Azobenzene-based optoelectronic transistors for neurohybrid building blocks

• Published in: Nature communications Vol. 14; no. 1; pp. 6760 - 12
• Main Authors: Corrado, Federica, Bruno, Ugo, Prato, Mirko, Carella, Antonio, Criscuolo, Valeria, Massaro, Arianna, Pavone, Michele, Muñoz-García, Ana B., Forti, Stiven, Coletti, Camilla, Bettucci, Ottavia, Santoro, Francesca
• Format: Journal Article
• Language: English
• Published: London Nature Publishing Group UK 02.11.2023; Nature Publishing Group; Nature Portfolio
• Subjects: 639/166/985; 639/166/987; 639/301/1005/1007; 639/301/1005/1009; Azo compounds; Biocompatibility; Biomimetics; Conducting polymers; Devices; Humanities and Social Sciences; Mechanical properties; Memory; Modulus of elasticity; multidisciplinary; Optoelectronic devices; Plastic properties; Plasticity; Platforms; Polymers; Retina; Science; Science (multidisciplinary); Synaptic plasticity; Transistors; Visual pathways
• ISSN: 2041-1723; 2041-1723
• DOI: 10.1038/s41467-023-41083-2

Exploiting the light–matter interplay to realize advanced light responsive multimodal platforms is an emerging strategy to engineer bioinspired systems such as optoelectronic synaptic devices.
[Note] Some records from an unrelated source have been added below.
$ cat src/rtl/srot_pkg.sv
package srot_pkg;

  typedef enum logic [2:0] {
    OP_SHLL  = 3'd0,
    OP_SHLR  = 3'd1,
    OP_SHAL  = 3'd2,
    OP_SHAR  = 3'd3,
    OP_ROTL  = 3'd4,
    OP_ROTR  = 3'd5,
    OP_ROTXL = 3'd6,
    OP_ROTXR = 3'd7
  } srot_op_e;

  // Lane index for a size code; codes past the last lane map to the widest.
  function automatic int unsigned lane_sel(logic [1:0] sz, int unsigned lanes);
    int unsigned s;
    s = int'(sz);
    return (s >= lanes) ? lanes - 1 : s;
  endfunction

  function automatic int unsigned lane_width(logic [1:0] sz, int unsigned data_w,
                                             int unsigned lanes);
    return data_w >> (lanes - 1 - lane_sel(sz, lanes));
  endfunction

  function automatic logic [63:0] lane_mask(logic [1:0] sz, int unsigned data_w,
                                            int unsigned lanes);
    return (64'd1 << lane_width(sz, data_w, lanes)) - 64'd1;
  endfunction

endpackage

$ cat src/rtl/srot_step.sv
module srot_step
  import srot_pkg::*;
#(
  parameter int unsigned DATA_W    = 32,
  parameter int unsigned NUM_LANES = 3
) (
  input  logic [DATA_W-1:0] data_i,
  input  logic [1:0]        size_i,
  input  srot_op_e          op_i,
  input  logic              c_i,
  output logic [DATA_W-1:0] data_o,
  output logic              c_o,
  output logic              v_o
);
  localparam int unsigned SEL_W = (NUM_LANES > 1) ? $clog2(NUM_LANES) : 1;

  logic [NUM_LANES-1:0][DATA_W-1:0] lane_d;
  logic [NUM_LANES-1:0]             lane_c;
  logic [NUM_LANES-1:0]             lane_v;
  logic [SEL_W-1:0]                 sel;

  for (genvar g = 0; g < NUM_LANES; g++) begin : g_lane
    localparam int unsigned LW = DATA_W >> (NUM_LANES - 1 - g);
    logic [LW-1:0] x, r;
    logic          co, vo, top, bot;

    always_comb begin
      x   = data_i[LW-1:0];
      top = x[LW-1];
      bot = x[0];
      r   = x;
      co  = 1'b0;
      vo  = 1'b0;
      unique case (op_i)
        OP_SHLL:  begin r = {x[LW-2:0], 1'b0}; co = top; end
        OP_SHLR:  begin r = {1'b0, x[LW-1:1]}; co = bot; end
        OP_SHAL:  begin r = {x[LW-2:0], 1'b0}; co = top; vo = top ^ x[LW-2]; end
        OP_SHAR:  begin r = {top, x[LW-1:1]};  co = bot; end
        OP_ROTL:  begin r = {x[LW-2:0], top};  co = top; end
        OP_ROTR:  begin r = {bot, x[LW-1:1]};  co = bot; end
        OP_ROTXL: begin r = {x[LW-2:0], c_i};  co = top; end
        OP_ROTXR: begin r = {c_i, x[LW-1:1]};  co = bot; end
        default:  begin r = x; end
      endcase
    end

    assign lane_d[g] = DATA_W'(r);
    assign lane_c[g] = co;
    assign lane_v[g] = vo;
  end

  assign sel    = SEL_W'(lane_sel(size_i, NUM_LANES));
  assign data_o = lane_d[sel];
  assign c_o    = lane_c[sel];
  assign v_o    = lane_v[sel];

endmodule

$ cat src/rtl/srot_wb.sv
module srot_wb
  import srot_pkg::*;
#(
  parameter int unsigned DATA_W    = 32,
  parameter int unsigned NUM_LANES = 3
) (
  input  logic [DATA_W-1:0] orig_i,
  input  logic [DATA_W-1:0] shifted_i,
  input  logic [1:0]        size_i,
  output logic [DATA_W-1:0] wb_o,
  output logic              n_o,
  output logic              z_o
);
  logic [DATA_W-1:0] mask;
  int unsigned       msb_idx;

  always_comb begin
    mask    = DATA_W'(lane_mask(size_i, DATA_W, NUM_LANES));
    msb_idx = lane_width(size_i, DATA_W, NUM_LANES) - 1;
    wb_o    = (orig_i & ~mask) | (shifted_i & mask);
    n_o     = shifted_i[msb_idx];
    z_o     = ~|(shifted_i & mask);
  end

endmodule

$ cat src/rtl/srot_unit.sv
module srot_unit
  import srot_pkg::*;
#(
  parameter int unsigned DATA_W    = 32,
  parameter int unsigned NUM_LANES = 3
) (
  input  logic              clk_i,
  input  logic              rst_ni,
  input  logic              valid_i,
  input  logic [DATA_W-1:0] operand_i,
  input  logic [1:0]        size_i,
  input  logic [2:0]        op_i,
  input  logic              two_i,
  input  logic              carry_i,
  output logic              valid_o,
  output logic [DATA_W-1:0] result_o,
  output logic              flag_n_o,
  output logic              flag_z_o,
  output logic              flag_v_o,
  output logic              flag_c_o
);
  localparam int unsigned N_STEPS = 2;

  srot_op_e                      op;
  logic [N_STEPS:0][DATA_W-1:0]  st_d;
  logic [N_STEPS:0]              st_c;
  logic [N_STEPS-1:0]            st_v;
  logic [DATA_W-1:0]             sh_d, wb_d;
  logic                          sh_c, sh_v, wb_n, wb_z;

  assign op      = srot_op_e'(op_i);
  assign st_d[0] = operand_i;
  assign st_c[0] = carry_i;

  // Each step consumes the previous step's value and carry.
  for (genvar s = 0; s < N_STEPS; s++) begin : g_step
    srot_step #(.DATA_W(DATA_W), .NUM_LANES(NUM_LANES)) i_step (
      .data_i (st_d[s]),
      .size_i (size_i),
      .op_i   (op),
      .c_i    (st_c[s]),
      .data_o (st_d[s+1]),
      .c_o    (st_c[s+1]),
      .v_o    (st_v[s])
    );
  end

  always_comb begin
    sh_d = two_i ? st_d[2] : st_d[1];
    sh_c = two_i ? st_c[2] : st_c[1];
    sh_v = two_i ? |st_v : st_v[0];
  end

  srot_wb #(.DATA_W(DATA_W), .NUM_LANES(NUM_LANES)) i_wb (
    .orig_i    (operand_i),
    .shifted_i (sh_d),
    .size_i    (size_i),
    .wb_o      (wb_d),
    .n_o       (wb_n),
    .z_o       (wb_z)
  );

  always_ff @(posedge clk_i or negedge rst_ni) begin
    if (!rst_ni) begin
      valid_o  <= 1'b0;
      result_o <= '0;
      flag_n_o <= 1'b0;
      flag_z_o <= 1'b0;
      flag_v_o <= 1'b0;
      flag_c_o <= 1'b0;
    end else begin
      valid_o <= valid_i;
      if (valid_i) begin
        result_o <= wb_d;
        flag_n_o <= wb_n;
        flag_z_o <= wb_z;
        flag_v_o <= sh_v;
        flag_c_o <= sh_c;
      end
    end
  end

  // Checks on the registered outputs against the sampled request.
  logic [DATA_W-1:0] act_mask;
  logic              in_msb;
  assign act_mask = DATA_W'(lane_mask(size_i, DATA_W, NUM_LANES));
  assign in_msb   = operand_i[lane_width(size_i, DATA_W, NUM_LANES) - 1];

  AST_VALID_PIPE: assert property (@(posedge clk_i) disable iff (!rst_ni)
    valid_i |=> valid_o);
  AST_IDLE_HOLD: assert property (@(posedge clk_i) disable iff (!rst_ni)
    !valid_i |=> (!valid_o && $stable(result_o) && $stable(flag_c_o)));
  AST_UPPER_KEEP: assert property (@(posedge clk_i) disable iff (!rst_ni)
    valid_i |=> ((result_o ^ $past(operand_i)) & ~$past(act_mask)) == '0);
  AST_ZERO_FLAG: assert property (@(posedge clk_i) disable iff (!rst_ni)
    valid_i |=> (flag_z_o == ((result_o & $past(act_mask)) == '0)));
  AST_NO_OVERFLOW: assert property (@(posedge clk_i) disable iff (!rst_ni)
    (valid_i && op_i != OP_SHAL) |=> !flag_v_o);
  AST_SIGN_KEEP: assert property (@(posedge clk_i) disable iff (!rst_ni)
    (valid_i && op_i == OP_SHAR) |=> (flag_n_o == $past(in_msb)));
  AST_ROT_ONES: assert property (@(posedge clk_i) disable iff (!rst_ni)
    (valid_i && (op_i == OP_ROTL || op_i == OP_ROTR)) |=>
    ($countones(result_o & $past(act_mask)) ==
     $countones($past(operand_i) & $past(act_mask))));
  AST_ROTX_ONES: assert property (@(posedge clk_i) disable iff (!rst_ni)
    (valid_i && (op_i == OP_ROTXL || op_i == OP_ROTXR)) |=>
    ($countones(result_o & $past(act_mask)) + int'(flag_c_o) ==
     $countones($past(operand_i) & $past(act_mask)) + int'($past(carry_i))));

endmodule

$ cat config.mk
export PLATFORM = sky130hd
export DESIGN_NAME = srot_unit
export DESIGN_NICKNAME = d
export VERILOG_FILES = /design/src/rtl/srot_pkg.sv /design/src/rtl/srot_step.sv /design/src/rtl/srot_wb.sv /design/src/rtl/srot_unit.sv
export SDC_FILE = /design/constraint.sdc
export NUM_CORES = 1
export LEC_CHECK = 0
export BUFFER_PORTS_ARGS = -buffer_cell sky130_fd_sc_hd__buf_2
export CAP_MARGIN = 25
export CELL_PAD_IN_SITES_DETAIL_PLACEMENT = 1
export CELL_PAD_IN_SITES_GLOBAL_PLACEMENT = 2
export CORE_ASPECT_RATIO = 1.4
export CORE_MARGIN = 2
export CORE_UTILIZATION = 35
export DETAILED_ROUTE_END_ITERATION = 10
export PLACE_DENSITY = 0.93
export SYNTH_ARGS = -nofsm -noshare
export SYNTH_HDL_FRONTEND = slang
export SYNTH_SLANG_ARGS = --single-unit
$ cat constraint.sdc
create_clock -name clk_i -period 2 [get_ports clk_i]
set_input_delay 0.3 -clock clk_i [delete_from_list [all_inputs] [get_ports clk_i]]
set_output_delay 0.3 -clock clk_i [all_outputs]
set_load 0.01 [all_outputs]
Yosys cells after proc, flatten, opt, wreduce, memory -nomap -nowiden
Index checks and enable logic that the tools add are counted.

Equal/unequal tests: 7. Bitwise operators: 10. Muxes and demuxes: 36. Add/sub/neg operators: 3. Magnitude comparators: 3. Shift-type cells: 2. Reduce and logical (&&, ||, !) cells: 7.

Operator list (number): 32-bit case mux with 7 select lines (2); 16-bit case mux with 7 select lines (2); 32-bit binary-select mux with 2-bit select (2); 8-bit case mux with 7 select lines (2); 32-bit 2-to-1 mux (3); 32-bit AND (2); 32-bit by 1-bit subtractor with 32-bit output, second input constant (2); 32-bit by 6-bit < comparator with 1-bit output, second input constant (1); 32-bit inverter (1); 32-bit OR (1); 32-bit OR reduction (1); 1-bit by 32-bit << shifter with 32-bit output, first input constant (1); 6-bit by 32-bit right shift with 32-bit output, first input constant (1); 2-bit by 32-bit subtractor with 32-bit output, first input constant (1); 1-bit 2-to-1 mux (13); 3-bit == test, second input constant (4); 1-bit case mux with 2 select lines (6); 1-bit binary-select mux with 2-bit select (4); 4-bit OR reduction (2); 3-bit by 2-bit == test with 1-bit output, second input constant (2); 1-bit bitwise XOR (6); 1-bit binary-select mux with 5-bit select (1); 2-bit OR reduction (2); 3-bit by 1-bit == test with 1-bit output, second input constant (1); other kinds (5) (5).

Input port bits: 42. Output and inout bits: 37. Register bits: 37. Word-level logic and storage cells: 74.

Longest topological paths before layout
Gate-level depths: netlist of run 1.

Depth in word-level cells: 12. Gate-level depth with buffers: 9.

Cells and area by module
Synthesis of run 1 repeated with hierarchy kept, for this count alone.

Cells, all modules: 353. Area, all modules: 3664.8 um^2.

By module, submodules not included: srot_unit (area each 1856.8 um^2, instances 1, cells an instance 117); srot_step (area each 681.9 um^2, instances 2, cells an instance 92); srot_wb (area each 444.2 um^2, instances 1, cells an instance 52).

Worst setup path before layout of run 1
Ideal clock, no wire load.

Path type: input-to-reg. From: in op_i[0]. To: reg flag_z_o. Data required time: 1.905 ns. Stages on the path: 8. Setup time: 0.095 ns. Arrival time: 2.012 ns. Path slack: -0.108 ns. Cell sequence: buf_2 -> clkbuf_1 -> mux4_2 -> nor4_1 -> nand3_1 -> o41ai_2 -> nand4b_1 -> o32ai_2.

Cells in the longest elaborated chain, start to end: 12. Elaborated cells on any way between the ends: 30.

Ends and longest elaborated chain: start, declared (RTL line srot_unit.sv:12) `input logic [2:0] op_i,`; 3-bit by 2-bit == test with 1-bit output, or another cell as far along (RTL line srot_step.sv:34) `unique case (op_i)`; 2-bit OR reduction (no line) / 4-bit OR reduction (equally long branches); 8-bit case mux with 7 select lines, or another cell as far along (RTL line srot_step.sv:34); 32-bit binary-select mux with 2-bit select / 1-bit binary-select mux with 2-bit select (equally long branches) (RTL line srot_step.sv:53, srot_step.sv:54); 32-bit 2-to-1 mux (implied by the code) / 1-bit 2-to-1 mux (equally long branches) (RTL line srot_step.sv:53, srot_step.sv:54); 8-bit case mux with 7 select lines, or another cell as far along (RTL line srot_step.sv:34); 32-bit binary-select mux with 2-bit select (RTL line srot_step.sv:53) `assign data_o = lane_d[sel];`; 32-bit 2-to-1 mux (implied by the code) (RTL line srot_step.sv:53); 32-bit 2-to-1 mux (*) (RTL line srot_unit.sv:49) `sh_d = two_i ? st_d[2] : st_d[1];`; 32-bit AND (*) (RTL line srot_wb.sv:22) `z_o = ~|(shifted_i & mask);`; 32-bit OR reduction (*) (RTL line srot_wb.sv:22); 1-bit zero test (*) (RTL line srot_wb.sv:22); end signal, assigned (RTL line srot_unit.sv:76) `flag_z_o <= wb_z;`; end, declared (RTL line srot_unit.sv:18) `output logic flag_z_o,`.

Every way passes the cells marked *; elsewhere a longest branch is shown, timed or not. The select of a mux whose other input is x is not followed. A chain may end at the register's enable or synchronous reset.

Worst setup path after layout of run 1
From: in two_i. To: reg flag_z_o.

Cells in the longest elaborated chain, start to end: 4.

Ends and longest elaborated chain: start, declared (RTL line srot_unit.sv:13) `input logic two_i,`; 32-bit 2-to-1 mux (RTL line srot_unit.sv:49); 32-bit AND (RTL line srot_wb.sv:22); 32-bit OR reduction (RTL line srot_wb.sv:22); 1-bit zero test (RTL line srot_wb.sv:22).

Every way passes these cells.

==> results of run 1 <==
-- where the power goes --
part	leakage (nW)	internal, mW	switching (mW)
clock	0.0799	0.528	0.320
sequential	0.434	0.851	0.0509
combinational	1.46	0.473	0.510
-- logic make-up (layout without fill, tap and decap cells) --
group | after synthesis | in the layout | synth area share, %
and+or+nand+nor | 127 | 127 | 17.54
AOI/OAI and AO/OA | 64 | 64 | 14.60
muxes | 59 | 59 | 30.40
buffers and inverters | 42 | 174 | 6.210
DFF | 37 | 37 | 29.84
xor gates and xnor gates | 5 | 5 | 1.411
-- stage by stage --
stage / cells / hold slack, ps / setup TNS, ps
finish: 571 / 410.6 / -62.56
global route: 571 / 432.6 / -102.1
CTS: 569 / 399.8 / -95.44
detailed placement: 556 / 277.3 / -907.5
global placement: 556 / 267.7 / -629.4
floorplan: 334 / 4.409 / -59.75
-- synth_stat cells (all sizes together) (6+ instances only) --
cell type  instances  area, µm²
a21oi              9      45.04
a31oi              6      37.54
buf               14      87.58
clkbuf            17      63.81
dfrtp             37      925.9
inv               11      41.29
mux2              30      337.8
mux4              24      555.5
nand2             41      153.9
nand3              6      30.03
nor2              57      214.0
nor2b              6      37.54
o21ai             13      65.06
-- area by class of cell --
type	instances	area (µm²)	share of cell area, %
inverter	11	41.29	0.9447
clock inverter	1	5.005	0.1145
tap	105	131.4	3.006
sequential	37	925.9	21.19
timing repair buffer	155	1075	24.59
multi-input combinational	255	2039	46.66
clock buffer	7	152.6	3.493
-- flip-flops by register name, indices dropped and copies added, names as in the netlist --
register and cells:
flag_n_o 1, result_o 32, valid_o 1, flag_z_o 1, flag_c_o 1, flag_v_o 1
-- path summary, 6_finish.rpt --
| path | startpoint | endpoint | slack, ps | depth (start not counted) |
|---|---|---|---|---|
| max in group asynchronous | rst_ni | result_o[12]$_DFFE_PN0P_ | 1020 | 3 |
| worst min register to register | result_o[11]$_DFFE_PN0P_ | result_o[11]$_DFFE_PN0P_ | 500 | 1 |
| worst max register to register | flag_v_o$_DFFE_PN0P_ | flag_v_o$_DFFE_PN0P_ | 1110 | 3 |
| min in group asynchronous | rst_ni | result_o[30]$_DFFE_PN0P_ | 500 | 2 |
| worst min-delay path | valid_i | flag_z_o$_DFFE_PN0P_ | 410 | 2 |
| worst max-delay path | two_i | flag_z_o$_DFFE_PN0P_ | -60 | 8 |
-- critical path, cell delays in order --
cell and delay (ps):
buf_12 90, buf_6 90, mux4_2 550, nor4_4 350, nand3_2 160, o41ai_4 330
nand4b_1 150, o32ai_2 220
-- repair_timing --
| item | 4_1_cts | 5_1_grt |
|---|---|---|
| cloned | 1 | 1 |
| pin swaps | 6 | 5 |
| buffers inserted | 3 | 1 |
| endpoints found under the setup margin | 1 | 1 |
| resized for setup | 12 | 8 |
| hold endpoints to repair | 16 | 0 |
| hold buffers | 1 | 0 |
-- routing by layer --
metal	vias up	wire [µm]	share of wire [%]	track usage (%)
li1	1488	-	-	-
met2	164	6208	52	43.68
met5	-	0	0	0
met4	0	584	4.8	12.80
met3	50	731	6.1	3.775
met1	1696	4529	38	28.97
==> results_dict.tcl, run 1 <==
set metrics [dict create \
    outcome "finished with violations" \
    violations "negative setup slack" \
    placed_area_um2 4036 \
    portBuffers 78 \
    dpl.hpwl_um 8374 \
    worstHoldPathType "input port to register" \
    htreeDepth 2 \
    pin_count 79 \
    avgViaCountPerCell 5.951 \
    grt_usage_pct 24.65 \
    wl_per_cell_um 21.11 \
    grt_pass1_vias 3616 \
    syn_area_um2 3103 \
    async_reset_ff_share_pct 100.0 \
    initial_core_util_pct 36.05 \
    syn_avg_cell_area_um2 9.290 \
    crit_required_ps 2190 \
    finalHoldViolCount 0 \
    die_area_um2 9645 \
    vdd_drop_max_v 0.0004075 \
    cts_root_buffer "clkbuf_16" \
    seq_area_frac_synth_pct 29.84 \
    slew_viol_final 0 \
    drtIter0Drc 273 \
    min_period_ps 2063 \
    synth_warnings 0 \
    antenna_found_initial 0 \
    dr.pass1.iters 5 \
    clkTransAtPathRegs_ps 60 \
    rows 40 \
    ys_seq_elements 37 \
    cp_max_fo 5 \
    postSynthCellCount 334 \
    fmax_ghz 0.4848 \
    worst_setup_path_end_kind "register" \
    yosys.cell_types.count 52 \
    skew_ps 0 \
    ys.flop_type "dfrtp_1" \
    clk_latency_ps 290 \
    p_per_area_nw_per_um2 625.1 \
    die_w_um 83.58 \
    p_leak_nw 1.977 \
    place_congestion 0.9298 \
    stdcell_area_um2 4370 \
    path_class "input port to register" \
    max_cap_viol_count 0 \
    utilization_pct 50.77 \
    antenna_cells 0 \
    cp-start-kind "input port" \
    worstPathArrival_ps 2260 \
    cts_tree "done" \
    die_h_um 115.4 \
    drive_above_1_share_pct 47.42 \
    synth_edf_count 0 \
    final_common_cell "buf_2" \
    final-setup-viol-count 1 \
    grt_max_degree 33 \
    synth_nets 376 \
    fill_cells 1027 \
    area_growth_pct 40.85 \
    grt_setup_unrepaired "yes" \
    p_total_mw 2.732 \
    grt_overflow 0 \
    cts.path.max_buffers 2 \
    grt_pass1_wl_um 18840 \
    route.detailed.drc 0 \
    core_um2 8608 \
    setup_slack_ps -62.56 \
    vias 3398 \
    cts.sinks 37 \
    cts-buffers-inserted 5 \
    dp_slack_ps -547.0 \
    worst_slew_pin_slew_ps 812.7 \
    wirelength_um 12050 \
    ant_nets 0 \
    nNetsFinal 507 \
    layout_common_cells "buf_2 (76), buf_4 (68), nor2_1 (57)" \
    finalCritPeriodShare_pct 103.1 \
    maxSlewHeadroom_pct 45.49 \
]
No activity file was read; power rests on OpenSTA's default activity.
==> inputs of run 2 (changes only) <==
- CORE_UTILIZATION: 35 -> 38
- SYNTH_HIERARCHICAL: not set -> 1
==> run 2 against run 1 <==
The flow still finishes with violations (negative setup slack); wire length grew 20%; largest cell class unchanged; critical path type unchanged; highest routed layer unchanged; flip-flop and latch count stayed put; sequential share of layout area fell by 4.5 points.
==> results_dict.tcl, run 2 <==
set metrics [dict create \
    setup_slack_ps -834.0 \
    dpl.hpwl_um 8538 \
    postSynthCellCount 353 \
    dp_slack_ps -1188 \
    multi_input_area_um2 2912 \
    yosys-top-cells-area "dfrtp_1 (25%), mux2_2 (19%), mux2i_1 (14%)" \
    die_w_um 87.00 \
    ys_seq_elements 37 \
    clk_latency_ps 280 \
    largest_register_ffs 32 \
    clkTransAtPathRegs_ps 60 \
    grt_usage_pct 25.49 \
    worstHoldPathType "input port to async pin" \
    rows 42 \
    grt_pass1_vias 3773 \
    synth_nets 395 \
    yosysTopAreaCell "dfrtp_1" \
    synth_warnings 6 \
    syn_area_um2 3665 \
    slowest_stage "nor4_2" \
    grt_setup_unrepaired "yes" \
    final-setup-viol-count 31 \
    synth.top_cell.area_share_pct 25.26 \
    drive_above_1_share_pct 65.66 \
    p_comb_share_pct 43.4 \
    cts-buffers-inserted 5 \
    stdcell_area_um2 5540 \
    cts.sinks 37 \
    pin_count 79 \
    p_int_mw 2.239 \
    cp-start-kind "input port" \
    power_frac_clock_pct 28.7 \
    slew_viol_final 0 \
    cts_root_buffer "clkbuf_16" \
    htreeDepth 2 \
    wl_per_cell_um 23.78 \
    yosys-top-cells-count "mux2_2 (61), mux2i_1 (50), nor2_1 (49)" \
    avgViaCountPerCell 5.842 \
    wirelength_um 14460 \
    min_period_ps 2834 \
    worst_slew_pin_slew_ps 858.3 \
    yosysMostFrequentCell "mux2_2" \
    initial_core_util_pct 38.96 \
    crit_top_cell "mux2_4" \
    final_common_cell "buf_2" \
    slowest_delay_ps 390 \
    p_per_area_nw_per_um2 591.6 \
    portBuffers 78 \
    seq_area_frac_synth_pct 25.26 \
    grtUsageMet1_pct 27.65 \
    vias 3552 \
    worstPathArrival_ps 3050 \
    synth_edf_count 0 \
    ant_nets 0 \
    core_um2 9407 \
    layout_common_cells "buf_2 (75), buf_4 (64), mux2_2 (49)" \
    vdd_drop_max_v 0.0005332 \
    grt_max_degree 38 \
    grt_overflow 0 \
    total_switching_power_mw 1.039 \
    crit_required_ps 2220 \
    outcome "finished with violations" \
    die_area_um2 10460 \
    violations "negative setup slack" \
    drtIter0Drc 173 \
    die_h_um 120.2 \
    grt_busiest_layer "met2" \
    crit_chain "buf_8 > mux2_4 > a311o_1 > a32o_2 > buf_4 > buf_6 > mux2i_1 > nor2_1 > mux2_4 > nor4_2 > nand2_2 > a21oi_2 > o2111a_1 > mux2_2" \
    use_met2_pct 47.52 \
    cts.path.max_buffers 2 \
    power_switching_share_pct 31.71 \
    pwr-share-seq_pct 27.9 \
    ys.flop_type "dfrtp_1" \
    cts_tree "done" \
    nNetsFinal 539 \
    dpl.cell_count 570 \
    finalCritPeriodShare_pct 141.7 \
    p_leak_nw 2.676 \
    area_growth_pct 51.18 \
    antenna_cells 0 \
    skew_ps 0 \
    fin_cells 608 \
    grt_use_met3_pct 3.140 \
    fmax_ghz 0.3529 \
    grt_pass1_wl_um 20520 \
    max_cap_viol_count 0 \
    antenna_found_initial 0 \
    largest_register "result_o" \
    finalHoldViolCount 0 \
    yosys.cell_types.count 38 \
    dr.pass1.iters 4 \
    maxSlewHeadroom_pct 42.78 \
    cp_max_fo 5 \
    ctsHoldBuffers 0 \
    fill_cells 1005 \
    seqCellArea_um2 925.9 \
    route.detailed.drc 0 \
    place_congestion 0.8281 \
    async_reset_ff_share_pct 100.0 \
    placed_area_um2 4543 \
    path_class "input port to register" \
    syn_avg_cell_area_um2 10.38 \
    worst_setup_path_end_kind "register" \
]
run 2: cell types whose count changed after synthesis, sizes merged, moves of 5 or more:
cell	before	now
nand2	41	6
buf	14	20
clkbuf	17	12
a221oi	5	0
mux2	30	103
inv	11	3
o21ai	13	2
mux4	24	0
xnor2	1	6
mux2i	5	50
nor2	57	50
nor3	5	0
However, existing neuroinspired optoelectronic devices rely on complex processing of hybrid materials which often do not exhibit the required features for biological interfacing such as biocompatibility and low Young’s modulus. Recently, organic photoelectrochemical transistors (OPECTs) have paved the way towards multimodal devices that can better couple to biological systems benefiting from the characteristics of conjugated polymers. Neurohybrid OPECTs can be designed to optimally interface neuronal systems while resembling typical plasticity-driven processes to create more sophisticated integrated architectures between neuron and neuromorphic ends. Here, an innovative photo-switchable PEDOT:PSS was synthesized and successfully integrated into an OPECT. The OPECT device uses an azobenzene-based organic neuro-hybrid building block to mimic the retina’s structure exhibiting the capability to emulate visual pathways. Moreover, dually operating the device with opto- and electrical functions, a light-dependent conditioning and extinction processes were achieved faithful mimicking synaptic neural functions such as short- and long-term plasticity. Designing efficient optoelectronic synaptic devices with advanced light responsive multimodal platforms remains a challenge. Here, the authors report on an organic optoelectronic neuromorphic platform that is based on conductive polymers and light-sensitive molecules that can be used to imitate the retina including visual pathways and typical memory processes of neurons.